Question

Show that the Oxidation number of $Cr$ in ${K_3}Cr{O_8}$ is $ + 5$ .

Answer 1

Hint: Oxidation number generally determines the degree of oxidation of that atom. Oxidation number is also called the oxidation state of that atom. This is simply defined as the total number of electrons an atom loses or gains to make a bond with another atom. The substance when oxidized loses electrons and hence the overall reaction is called oxidation reaction.

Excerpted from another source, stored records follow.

[src/hw/rtl/length_crc_datagram_framer_top_macros.svh]
// ----------------------------------------------------------------------------
// Assertion macros for the length/CRC datagram framer
// Concurrent checks that drop out entirely when ASSERT_OFF is defined.
// ----------------------------------------------------------------------------
`ifndef LENGTH_CRC_DATAGRAM_FRAMER_TOP_MACROS_SVH
`define LENGTH_CRC_DATAGRAM_FRAMER_TOP_MACROS_SVH

`ifndef ASSERT_OFF
// property must hold at every edge outside reset
`define ASSERT_PROP(lbl, clk, rst_n, prop) \
  lbl: assert property (@(posedge clk) disable iff (!rst_n) prop) \
    else $error("framer assertion failed");
// condition must never be seen outside reset
`define ASSERT_NEVER(lbl, clk, rst_n, cond) \
  `ASSERT_PROP(lbl, clk, rst_n, !(cond))
`else
`define ASSERT_PROP(lbl, clk, rst_n, prop)
`define ASSERT_NEVER(lbl, clk, rst_n, cond)
`endif

`endif

[src/hw/rtl/ldf_pkg.sv]
// ----------------------------------------------------------------------------
// ldf_pkg
// Types, constants and the CRC16 byte update shared by the framer modules.
// ----------------------------------------------------------------------------
`timescale 1ns / 1ps
`default_nettype none

package ldf_pkg;

  localparam int unsigned QUEUE_DEPTH = 4;
  localparam int unsigned QUEUE_PTR_W = $clog2(QUEUE_DEPTH);
  localparam int unsigned QUEUE_CNT_W = $clog2(QUEUE_DEPTH + 1);

  localparam logic [15:0] CRC_POLY       = 16'h1021;
  localparam logic [15:0] FRAME_OVERHEAD = 16'd4;

  typedef struct packed {
    logic [7:0]  payload_byte;
    logic [11:0] payload_length;
  } in_item_t;

  typedef struct packed {
    logic [7:0] out_byte;
    logic       frame_end;
    logic       rejected;
  } out_item_t;

  typedef enum logic [1:0] {
    CMD_REJECT,
    CMD_START,
    CMD_DATA
  } cmd_kind_e;

  // one classified input word, as queued between front and back
  typedef struct packed {
    cmd_kind_e   kind;
    logic        last;
    logic [7:0]  data;
    logic [15:0] count;
  } cmd_t;

  typedef enum logic [2:0] {
    ST_HEAD,
    ST_HDR_LO,
    ST_DATA,
    ST_CRC_HI,
    ST_CRC_LO
  } step_e;

  // CRC16-XMODEM, one byte, MSB first
  function automatic logic [15:0] crc16_byte(input logic [15:0] crc, input logic [7:0] b);
    logic [15:0] c;
    c = crc ^ {b, 8'h00};
    for (int i = 0; i < 8; i++) begin
      c = c[15] ? ((c << 1) ^ CRC_POLY) : (c << 1);
    end
    return c;
  endfunction

endpackage

`default_nettype wire

[src/hw/rtl/ldf_front.sv]
// ----------------------------------------------------------------------------
// ldf_front
// Accepts input words, tracks frame position and queues classified commands.
// ----------------------------------------------------------------------------
`timescale 1ns / 1ps
`default_nettype none

module ldf_front import ldf_pkg::*; #(
  parameter int unsigned MAX_PAYLOAD = 4092
) (
  input  wire logic     clk_i,
  input  wire logic     rst_ni,
  input  wire logic     in_valid_i,
  output logic          in_stall_o,
  input  wire in_item_t in_data_i,
  input  wire logic     q_full_i,
  output logic          push_o,
  output cmd_t          cmd_o
);

  logic        inside_q, inside_d;
  logic [11:0] remaining_q, remaining_d;
  logic        accept;
  logic        len_bad;

  assign in_stall_o = q_full_i;
  assign accept     = in_valid_i && !q_full_i;
  assign push_o     = accept;

  assign len_bad = (in_data_i.payload_length == 12'd0) ||
                   (17'(in_data_i.payload_length) > 17'(MAX_PAYLOAD));

  always_comb begin
    inside_d    = inside_q;
    remaining_d = remaining_q;
    cmd_o.data  = in_data_i.payload_byte;
    cmd_o.count = 16'(in_data_i.payload_length) + FRAME_OVERHEAD;
    if (!inside_q) begin
      if (len_bad) begin
        cmd_o.kind = CMD_REJECT;
        cmd_o.last = 1'b0;
      end else begin
        cmd_o.kind = CMD_START;
        cmd_o.last = (in_data_i.payload_length == 12'd1);
        if (accept) begin
          inside_d    = (in_data_i.payload_length != 12'd1);
          remaining_d = in_data_i.payload_length - 12'd1;
        end
      end
    end else begin
      cmd_o.kind = CMD_DATA;
      cmd_o.last = (remaining_q == 12'd1);
      if (accept) begin
        remaining_d = remaining_q - 12'd1;
        inside_d    = (remaining_q != 12'd1);
      end
    end
  end

  always_ff @(posedge clk_i or negedge rst_ni) begin
    if (!rst_ni) begin
      inside_q    <= 1'b0;
      remaining_q <= 12'd0;
    end else begin
      inside_q    <= inside_d;
      remaining_q <= remaining_d;
    end
  end

endmodule

`default_nettype wire

[src/hw/rtl/ldf_queue.sv]
// ----------------------------------------------------------------------------
// ldf_queue
// Small command FIFO between the front and back halves of the framer.
// ----------------------------------------------------------------------------
`timescale 1ns / 1ps
`default_nettype none

module ldf_queue import ldf_pkg::*; (
  input  wire logic clk_i,
  input  wire logic rst_ni,
  input  wire logic push_i,
  input  wire cmd_t cmd_i,
  output logic      full_o,
  input  wire logic pop_i,
  output logic      head_valid_o,
  output cmd_t      head_o
);

  cmd_t                   mem_q [QUEUE_DEPTH];
  logic [QUEUE_PTR_W-1:0] wr_ptr_q, wr_ptr_d;
  logic [QUEUE_PTR_W-1:0] rd_ptr_q, rd_ptr_d;
  logic [QUEUE_CNT_W-1:0] count_q, count_d;

  assign full_o       = (count_q == QUEUE_CNT_W'(QUEUE_DEPTH));
  assign head_valid_o = (count_q != '0);
  assign head_o       = mem_q[rd_ptr_q];

  always_comb begin
    wr_ptr_d = wr_ptr_q;
    rd_ptr_d = rd_ptr_q;
    count_d  = count_q;
    if (push_i) begin
      wr_ptr_d = (wr_ptr_q == QUEUE_PTR_W'(QUEUE_DEPTH - 1)) ? '0 : wr_ptr_q + 1'b1;
    end
    if (pop_i) begin
      rd_ptr_d = (rd_ptr_q == QUEUE_PTR_W'(QUEUE_DEPTH - 1)) ? '0 : rd_ptr_q + 1'b1;
    end
    if (push_i && !pop_i) begin
      count_d = count_q + 1'b1;
    end else if (pop_i && !push_i) begin
      count_d = count_q - 1'b1;
    end
  end

  always_ff @(posedge clk_i or negedge rst_ni) begin
    if (!rst_ni) begin
      wr_ptr_q <= '0;
      rd_ptr_q <= '0;
      count_q  <= '0;
    end else begin
      wr_ptr_q <= wr_ptr_d;
      rd_ptr_q <= rd_ptr_d;
      count_q  <= count_d;
    end
  end

  always_ff @(posedge clk_i) begin
    if (push_i) begin
      mem_q[wr_ptr_q] <= cmd_i;
    end
  end

endmodule

`default_nettype wire

[src/hw/rtl/ldf_back.sv]
// ----------------------------------------------------------------------------
// ldf_back
// Expands queued commands into header, payload and CRC bytes on the output.
// ----------------------------------------------------------------------------
`timescale 1ns / 1ps
`default_nettype none

module ldf_back import ldf_pkg::*; (
  input  wire logic clk_i,
  input  wire logic rst_ni,
  input  wire logic head_valid_i,
  input  wire cmd_t head_i,
  output logic      pop_o,
  output logic      out_valid_o,
  input  wire logic out_stall_i,
  output out_item_t out_data_o
);

  step_e       step_q, step_d;
  logic [15:0] crc_q, crc_d;
  logic        out_valid_q;
  out_item_t   out_data_q;

  logic        load;
  logic        fire;
  out_item_t   emit;
  logic        crc_upd;
  logic        crc_clr;
  logic        pop_sel;

  // output register frees up when empty or being taken this cycle
  assign load = !out_valid_q || !out_stall_i;
  assign fire = head_valid_i && load;

  // next step
  always_comb begin
    step_d = step_q;
    if (fire) begin
      case (step_q)
        ST_HEAD: begin
          case (head_i.kind)
            CMD_START: step_d = ST_HDR_LO;
            CMD_DATA:  step_d = head_i.last ? ST_CRC_HI : ST_HEAD;
            default:   step_d = ST_HEAD;
          endcase
        end
        ST_HDR_LO: step_d = ST_DATA;
        ST_DATA:   step_d = head_i.last ? ST_CRC_HI : ST_HEAD;
        ST_CRC_HI: step_d = ST_CRC_LO;
        ST_CRC_LO: step_d = ST_HEAD;
        default:   step_d = ST_HEAD;
      endcase
    end
  end

  // outputs of each step
  always_comb begin
    emit    = '0;
    crc_upd = 1'b0;
    crc_clr = 1'b0;
    pop_sel = 1'b0;
    case (step_q)
      ST_HEAD: begin
        case (head_i.kind)
          CMD_START: begin
            emit.out_byte = head_i.count[15:8];
            crc_upd       = 1'b1;
          end
          CMD_DATA: begin
            emit.out_byte = head_i.data;
            crc_upd       = 1'b1;
            pop_sel       = !head_i.last;
          end
          default: begin
            emit.rejected = 1'b1;
            pop_sel       = 1'b1;
          end
        endcase
      end
      ST_HDR_LO: begin
        emit.out_byte = head_i.count[7:0];
        crc_upd       = 1'b1;
      end
      ST_DATA: begin
        emit.out_byte = head_i.data;
        crc_upd       = 1'b1;
        pop_sel       = !head_i.last;
      end
      ST_CRC_HI: begin
        emit.out_byte = crc_q[15:8];
      end
      ST_CRC_LO: begin
        emit.out_byte  = crc_q[7:0];
        emit.frame_end = 1'b1;
        crc_clr        = 1'b1;
        pop_sel        = 1'b1;
      end
      default: begin
        pop_sel = 1'b1;
      end
    endcase
  end

  assign pop_o = fire && pop_sel;

  always_comb begin
    crc_d = crc_q;
    if (fire && crc_clr) begin
      crc_d = 16'd0;
    end else if (fire && crc_upd) begin
      crc_d = crc16_byte(crc_q, emit.out_byte);
    end
  end

  always_ff @(posedge clk_i or negedge rst_ni) begin
    if (!rst_ni) begin
      step_q      <= ST_HEAD;
      crc_q       <= 16'd0;
      out_valid_q <= 1'b0;
    end else begin
      step_q <= step_d;
      crc_q  <= crc_d;
      if (load) begin
        out_valid_q <= fire;
      end
    end
  end

  always_ff @(posedge clk_i) begin
    if (fire) begin
      out_data_q <= emit;
    end
  end

  assign out_valid_o = out_valid_q;
  assign out_data_o  = out_data_q;

endmodule

`default_nettype wire

[src/hw/rtl/length_crc_datagram_framer_top.sv]
// ----------------------------------------------------------------------------
// length_crc_datagram_framer_top
// Length-prefixed datagram framer with big-endian CRC16-XMODEM trailer.
//
//   channel | dir | handshake             | word
//   in      | in  | in_valid_i/in_stall_o | in_item_t  (payload byte, length)
//   out     | out | out_valid_o/out_stall_i | out_item_t (byte, end, reject)
//
// Payload bytes pass at one word per cycle unless out_stall_i holds them;
// each frame adds four output words (two count, two CRC bytes) from the
// single output byte register of the back end. The 4-entry command queue
// absorbs input meanwhile, then stalls it. Input passes a queue entry and
// the output register. Reset is immediate, no clearing pass; out_stall_i
// only holds the output register and drains the queue at the output's pace.
// ----------------------------------------------------------------------------
`timescale 1ns / 1ps
`default_nettype none

`include "length_crc_datagram_framer_top_macros.svh"

module length_crc_datagram_framer_top import ldf_pkg::*; #(
  parameter int unsigned MAX_PAYLOAD = 4092
) (
  input  wire logic      clk_i,
  input  wire logic      rst_ni,
  input  wire logic      in_valid_i,
  output logic           in_stall_o,
  input  wire in_item_t  in_data_i,
  output logic           out_valid_o,
  input  wire logic      out_stall_i,
  output out_item_t      out_data_o
);

  logic q_push;
  logic q_full;
  logic q_pop;
  logic q_head_valid;
  cmd_t q_cmd;
  cmd_t q_head;
  logic rej_dirty;

  ldf_front #(
    .MAX_PAYLOAD(MAX_PAYLOAD)
  ) u_front (
    .clk_i      (clk_i),
    .rst_ni     (rst_ni),
    .in_valid_i (in_valid_i),
    .in_stall_o (in_stall_o),
    .in_data_i  (in_data_i),
    .q_full_i   (q_full),
    .push_o     (q_push),
    .cmd_o      (q_cmd)
  );

  ldf_queue u_queue (
    .clk_i        (clk_i),
    .rst_ni       (rst_ni),
    .push_i       (q_push),
    .cmd_i        (q_cmd),
    .full_o       (q_full),
    .pop_i        (q_pop),
    .head_valid_o (q_head_valid),
    .head_o       (q_head)
  );

  ldf_back u_back (
    .clk_i        (clk_i),
    .rst_ni       (rst_ni),
    .head_valid_i (q_head_valid),
    .head_i       (q_head),
    .pop_o        (q_pop),
    .out_valid_o  (out_valid_o),
    .out_stall_i  (out_stall_i),
    .out_data_o   (out_data_o)
  );

  // a reject word carries no byte and never ends a frame
  assign rej_dirty = out_data_o.rejected &&
                     (out_data_o.out_byte != 8'd0 || out_data_o.frame_end);

  `ASSERT_NEVER(a_no_push_when_full, clk_i, rst_ni, q_push && q_full)
  `ASSERT_NEVER(a_no_pop_when_empty, clk_i, rst_ni, q_pop && !q_head_valid)
  `ASSERT_NEVER(a_reject_word_clean, clk_i, rst_ni, out_valid_o && rej_dirty)

endmodule

`default_nettype wire

[config.mk]
export PLATFORM = sky130hd
export DESIGN_NAME = length_crc_datagram_framer_top
export DESIGN_NICKNAME = d
export VERILOG_FILES = /design/src/hw/rtl/ldf_pkg.sv /design/src/hw/rtl/ldf_front.sv /design/src/hw/rtl/ldf_queue.sv /design/src/hw/rtl/ldf_back.sv /design/src/hw/rtl/length_crc_datagram_framer_top.sv
export VERILOG_INCLUDE_DIRS = /design/src /design/src/hw/rtl
export SDC_FILE = /design/constraint.sdc
export NUM_CORES = 1
export LEC_CHECK = 0
export BUFFER_PORTS_ARGS = -buffer_cell sky130_fd_sc_hd__buf_2
export CAP_MARGIN = 20
export CELL_PAD_IN_SITES_DETAIL_PLACEMENT = 0
export CELL_PAD_IN_SITES_GLOBAL_PLACEMENT = 1
export CORE_MARGIN = 1.5
export CORE_UTILIZATION = 25
export CTS_CLUSTER_DIAMETER = 100
export DETAILED_ROUTE_END_ITERATION = 7
export PLACE_DENSITY_LB_ADDON = 0.1
export SETUP_SLACK_MARGIN = 0.02
export SLEW_MARGIN = 30
export SYNTH_ARGS = -nofsm -noshare
export SYNTH_HDL_FRONTEND = slang
export SYNTH_HIERARCHICAL = 1
export SYNTH_SLANG_ARGS = --single-unit
[constraint.sdc]
create_clock -name clk_i -period 3.7 [get_ports clk_i]
set_input_delay 0.185 -clock clk_i [delete_from_list [all_inputs] [get_ports clk_i]]
set_output_delay 0.185 -clock clk_i [all_outputs]
set_load 0.01 [all_outputs]
# --- After elaboration in Yosys (flattened, before gate mapping) ---
# Memories as Yosys holds them, arrays and structs flattened.
# Cells that the tools add are included.
totals:
  memories: 1
  out_inout_bits: 12
  wordCells: 104
  reg_bits: 50
  mem_bits_rw: 96
  in_bits: 24
classes:
  n_bitwise: 9
  n_mux: 37
  n_addsub: 7
  eq_ne: 14
  n_reduce_logical: 24
  order_cmp: 1
mem_list:
  columns: ["memory", "depth", "width", "read_ports", "rd_clocked_by_memory_dff", "wr", "line_no", "text"]
  rows:
  - ["u_queue.mem_q", 4, 24, 1, 0, 1, "ldf_queue.sv:19", "cmd_t mem_q [QUEUE_DEPTH];"]
op_table:
  columns: ["op", "count"]
  rows:
  - ["13-bit two-way mux", 8]
  - ["12-bit two-way mux", 4]
  - ["8-bit one-hot mux with 5 select lines", 1]
  - ["16-bit two-way mux", 2]
  - ["12-bit by 1-bit equality test with 1-bit output, second input constant", 2]
  - ["12-bit by 1-bit != test with 1-bit output, second input constant", 2]
  - ["3-bit NOT", 8]
  - ["12-bit by 1-bit subtractor with 12-bit output, second input constant", 2]
  - ["8-bit one-hot mux with 2 select lines", 1]
  - ["16-bit XOR", 1]
  - ["12-bit by 3-bit adder with 13-bit output, second input constant", 1]
  - ["12-bit > comparator, second input constant", 1]
  - ["12-bit logical NOT", 1]
  - ["3-bit one-hot mux with 4 select lines", 1]
  - ["1-bit two-way mux", 9]
  - ["3-bit two-way mux", 3]
  - ["2-bit two-way mux", 4]
  - ["1-bit logical AND", 7]
  - ["2-bit equality test, second input constant", 3]
  - ["3-bit by 2-bit equality test with 1-bit output, second input constant", 2]
  - ["3-bit equality test, second input constant", 2]
  - ["1-bit logical NOT", 6]
  - ["3-bit one-hot mux with 2 select lines", 1]
  - ["2-bit OR reduction", 3]
  - ["13 further kinds", 17]

# --- Longest topological paths before layout ---
# Gate-level depths: netlist of run 1.
# An unclocked memory read counts as a cell.
logic_depth:
  depth_word: 23
  ltp_mapped: 17
  mapped_depth_nobuf: 14

# --- Hierarchy ---
# The synthesis of run 1 kept the hierarchy.
modules_own_cells:
  columns: ["mod", "area_per_inst_um2", "seq_area_each_um2", "n_inst", "cells_each"]
  rows:
  - ["ldf_queue", 4322.9, 3418.3, 1, 178]
  - ["ldf_back", 2183.3, 800.8, 1, 219]
  - ["ldf_front", 1534.0, 325.3, 1, 197]

# --- Worst setup path before layout of run 1 ---
# No wires, ideal clock.
synth_path:
  path_kind: "reg-to-reg"
  from: "reg u_queue.rd_ptr_q[0]"
  to: "reg u_queue.count_q[1]"
  path_slack_ns: 0.574
  period_less_slack_ns: 3.126
  arrival_time_ns: 3.001
  path_stages_with_launch: 15
  required_time_ns: 3.575
  setup_time_ns: 0.125
  n_path_buf: 2
  path_cell_list: "dfrtp_1 -> buf_4 -> mux4_2 -> inv_1 -> ha_1 -> clkbuf_1 -> nor2_1 -> mux2i_1 -> a21oi_1 -> nor2_1 -> inv_1 -> ha_1 -> inv_1 -> fa_1 -> mux2_2"
synth_rtl:
  columns: ["item", "line_no", "text"]
  rows:
  - ["from (decl)", "ldf_queue.sv:21", "logic [QUEUE_PTR_W-1:0] rd_ptr_q, rd_ptr_d;"]
  - ["from (signal assigned)", "ldf_queue.sv:52", "rd_ptr_q <= rd_ptr_d;"]
  - ["to (signal assigned)", "ldf_queue.sv:53", "count_q <= count_d;"]
  - ["to (decl)", "ldf_queue.sv:22", "logic [QUEUE_CNT_W-1:0] count_q, count_d;"]

==> flow_summary_export.csv, run 1 <==
group,metric,value,unit
drt,vias_per_cell,4.706,
pwr,powerDensity,849.4,nW/um^2
critical_path,crit_fanout,25,
sta,rsz0062_at_grt,"no",
synth,synth_fa_ha_area_share,2.708,%
critical_path,cp-end-kind,"flip-flop",
critical_path,startpoint_type,"flip-flop",
cts,cts_sinks,158,
floorplan,start_util,25.41,%
drt,wirelength,20100,um
synth,synthTopCellsByArea,"edfxtp_1 44%, dfrtp_1 12%, mux4_2 7.3%",
pwr,clock_power_share,22.2,%
synth,yosys_warnings,6,
layout,multi_input_area,3136,um^2
synth,synthCells,594,
cts,cts_buffer_depth,2,
floorplan,die_width,182.3,um
grt,grt.overflow.total,0,
cts,cts.clk_slew.worst_paths,0.08,ns
sta,fmax,0.3252,GHz
layout,register_area,4547,um^2
drt,wl_per_cell,19.35,um
synth,synthXorXnorAreaFrac,3.626,%
sta,max_slew_margin,37.91,%
synth,synth_top_family_by_area,"simple AND/OR/NAND/NOR gates",
sta,hold_violations,0,
drt,ant_nets,0,
drt,vias,4890,
layout,nets,664,
placed_design,hpwl,13700,um
synth,synth-main-ff-cell,"edfxtp_1",
outcome,outcome,"finished, final reports clean",
cts,ctsResizeCount,0,
floorplan,coreArea,31640,um^2
sta,maxSlewViolCount,0,
cts,cts_tree,"done",
cts,htreeDepth,4,
synth,synth_compound_area_share,10.32,%
floorplan,die-area,33250,um^2
floorplan,die_h,182.3,um
synth,ys_async_sr_fraction,25.32,%
sta,setup_tns,0,ns
synth,syn_area,8040,um^2
placed_design,port_buffers,35,
synth,ys_seq_area_share,56.52,%
critical_path,crit_required,4.02,ns
critical_path,crit_arrival,3.39,ns
synth,ys_seq_elements,158,
hold_path,hold_class,"in -> reg",
sta,skew,0.01674,ns
layout,diodes,0,
sta,setup_viol,0,
synth,synth.mux.area_fraction,9.539,%
cts,cts_hold_buf,10,
cts,numCtsBuffers,17,
pwr,ir_worst_vdd,0.3301,mV
grt,grt_pass1_wl,31280,um
synth,synth_enable_flop_cells,118,
pwr,p_leak,3.320,nW
layout,final_area,9214,um^2
sta,finalCritPeriodShare,83.11,%
floorplan,ios,36,
pwr,combinationalPowerShare,41.8,%
grt,track_usage,12.63,%
grt,antenna_found_initial,0,
synth,synth.top_cell.area_share,44.07,%
layout,drive_above_1_share,21.82,%
drt,drt_first_pass_iters,5,
cts,clkLatencyLatePin,0.43,ns
critical_path,critical_path_class,"reg -> reg",
synth,yosysUniqueCellTypes,77,
drt,dr.first_iter.drc_count,300,
cts,cts_setup_buffers,0,
placed_design,placed_area,8522,um^2
cts,clockRootBuffer,"clkbuf_16",
pwr,internal_power,0.004821,W
pwr,p_switching,0.003006,W
synth,synthSimpleGateAreaFrac,12.61,%
layout,n_fill_cell,3142,
job,cap_violations,0,
sta,period_needed,3.075,ns
pwr,seqPwrFrac,36.0,%
sta,tightestPinTransition,0.9313,ns
drt,drc,0,
grt,grt_max_degree,41,
placed_design,gp_congestion,0.7640,
layout,area_growth,14.60,%
synth,synth_area_per_cell,13.54,um^2
synth,yosys.area.top_type,"edfxtp_1",
pwr,swShare,38.40,%
grt,grt_pass1_vias,5081,
floorplan,rows,65,
cell families (layout without fill, tap and decap cells):
family                     Yosys count  count (layout)
DFF                                158             158
buffers and inverters               68             109
xor gates and xnor gates            27              27
muxes                               41              41
adders and majority gates           17              17
other                                1               3
and+or+nand+nor                    177             177
AOI/OAI and AO/OA                  105             105
flip-flops by register name (all words and copies together) (netlist names):
signal               count
u_queue/mem_q          108
u_back/crc_q            16
u_front/remaining_q     12
u_back/out_data_o       10
u_back/step_q            3
u_queue/count_q          3
u_queue/rd_ptr_q         2
u_queue/wr_ptr_q         2
u_back/out_valid_o       1
u_front/inside_q         1
critical path, stage by stage (launching register included):
cell and delay (ns):
dfrtp_1 0.47, buf_4 0.42, mux4_2 0.43, a22o_1 0.29
a22oi_2 0.27, a21oi_1 0.16, a41oi_4 0.33, xnor3_1 0.37
a22o_1 0.21
stage by stage:
stage	std cells	power, W	hold WS (ns)	utilization (%)	setup slack, ns
global placement	997	0.006161	0.3133	26.94	0.5992
global route	1039	0.008337	0.08189	29.12	0.4690
finish	1039	0.007826	0.08662	29.12	0.6251
CTS	1039	0.007955	0.07051	29.12	0.5866
detailed placement	997	0.006173	0.3226	26.94	0.5952
floorplan	596	0.005234	-0.1106	-	0.5739
power by group through the flow:
stage	Sequential, W	Combinational (W)	Clock (W)
3_3_place_gp	0.00284	0.00332	0
4_1_cts	0.00282	0.00334	0.00180
5_1_grt	0.00288	0.00359	0.00187
2_1_floorplan	0.00270	0.00253	0
3_5_place_dp	0.00285	0.00332	0
6_report	0.00281	0.00327	0.00174
layer usage:
metal | global-route usage [%] | vias to the layer above | share of wire (%)
li1 | - | 2321 | -
met1 | 16.97 | 2472 | 48
met2 | 20.78 | 86 | 48
met3 | 2.275 | 11 | 3.1
met4 | 3.769 | 0 | 1.1
met5 | 0 | - | 0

Complete step by step answer:
According to the recorded data, the oxidation state may be positive, negative or even zero. It is the hypothetical charge which will be observed when all bonds to atoms of different elements are $100\% $ ionic that means no covalent component. Oxidation states are typically represented by integers which may be positive, zero, or negative. In some cases the average oxidation state of an element is a fraction too.
In case of ${K_3}Cr{O_8}$ ,
Let the oxidation state of chromium be $x$
As we know that oxidation state of oxygen in this case is $ - 1$ because it has peroxide linkages.
And also the oxidation state of potassium is $ + 1$
So, according to the theory, the sum of all the oxidation states in a compound is always equal to zero if there is no charge on the compound.
Now,
$\
   \Rightarrow 3 \times 1 + x + 8 \times ( - 1) = 0 \\
   \Rightarrow 3 + x - 8 = 0 \\
   \Rightarrow x - 5 = 0 \\
   \Rightarrow x = 5
\ $
So, the oxidation state of chromium in ${K_3}Cr{O_8}$ is $ + 5$ .

Note: There is a shielding effect that is observed between sublevels within the same principal energy level. An electron in the s-sublevels is capable of shielding electrons in the p-sublevels of the same principal energy level. This is because of the spherical shape of the s-orbital .
The oxidation state of an atom does not represent the real charge on that atom nor any other property of atom. This is particularly right for high oxidation states, because the ionization energy required to produce a multiply positive ion is far greater than the energies available in chemical reactions.